Task goal:
All entries must be transcribed exactly, down to the last character.

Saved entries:
□ □ □ □ □

[src/rtl/pwm_cg_pkg.sv]
package pwm_cg_pkg;

  // number of linear dividers fed from the prescaler
  localparam int NUM_DIV = 2;

  // strobes from control to datapath, one bit per divider
  typedef struct packed {
    logic [NUM_DIV-1:0] restart;  // configuration changed this cycle
    logic [NUM_DIV-1:0] run;      // ratio non-zero and tap select valid
  } cgStrobes_t;

endpackage

[src/rtl/pwm_cg_ctrl.sv]
module pwm_cg_ctrl
  import pwm_cg_pkg::*;
#(
  parameter int NUM_TAPS = 11,
  parameter int DIV_W    = 8,
  parameter int SEL_W    = 4
) (
  input  logic                            clk,
  input  logic                            rst,
  input  logic [NUM_DIV-1:0][SEL_W-1:0]   preCfg,
  input  logic [NUM_DIV-1:0][DIV_W-1:0]   divCfg,
  output cgStrobes_t                      stb
);

  logic [NUM_DIV-1:0][SEL_W-1:0] prevPre;
  logic [NUM_DIV-1:0][DIV_W-1:0] prevDiv;

  // shadow of the configuration; loaded during reset too, so the first
  // cycle after release never counts as a change
  always_ff @(posedge clk) begin
    prevPre <= preCfg;
    prevDiv <= divCfg;
  end

  for (genvar d = 0; d < NUM_DIV; d++) begin : gDivCtl
    always_comb begin
      stb.restart[d] = (preCfg[d] != prevPre[d]) || (divCfg[d] != prevDiv[d]);
      stb.run[d]     = (divCfg[d] != '0) && (int'(preCfg[d]) < NUM_TAPS);
    end

    assert_stable_no_restart_R7: assert property (@(posedge clk) disable iff (rst)
      ($past(!rst) && $stable(preCfg[d]) && $stable(divCfg[d])) |-> !stb.restart[d]);
  end

endmodule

□ □ □ □ □

Exercise output:
[src/rtl/pwm_cg_pkg.sv]
package pwm_cg_pkg;

  // number of linear dividers fed from the prescaler
  localparam int NUM_DIV = 2;

  // strobes from control to datapath, one bit per divider
  typedef struct packed {
    logic [NUM_DIV-1:0] restart;  // configuration changed this cycle
    logic [NUM_DIV-1:0] run;      // ratio non-zero and tap select valid
  } cgStrobes_t;

endpackage

[src/rtl/pwm_cg_ctrl.sv]
module pwm_cg_ctrl
  import pwm_cg_pkg::*;
#(
  parameter int NUM_TAPS = 11,
  parameter int DIV_W    = 8,
  parameter int SEL_W    = 4
) (
  input  logic                            clk,
  input  logic                            rst,
  input  logic [NUM_DIV-1:0][SEL_W-1:0]   preCfg,
  input  logic [NUM_DIV-1:0][DIV_W-1:0]   divCfg,
  output cgStrobes_t                      stb
);

  logic [NUM_DIV-1:0][SEL_W-1:0] prevPre;
  logic [NUM_DIV-1:0][DIV_W-1:0] prevDiv;

  // shadow of the configuration; loaded during reset too, so the first
  // cycle after release never counts as a change
  always_ff @(posedge clk) begin
    prevPre <= preCfg;
    prevDiv <= divCfg;
  end

  for (genvar d = 0; d < NUM_DIV; d++) begin : gDivCtl
    always_comb begin
      stb.restart[d] = (preCfg[d] != prevPre[d]) || (divCfg[d] != prevDiv[d]);
      stb.run[d]     = (divCfg[d] != '0) && (int'(preCfg[d]) < NUM_TAPS);
    end

    assert_stable_no_restart_R7: assert property (@(posedge clk) disable iff (rst)
      ($past(!rst) && $stable(preCfg[d]) && $stable(divCfg[d])) |-> !stb.restart[d]);
  end

endmodule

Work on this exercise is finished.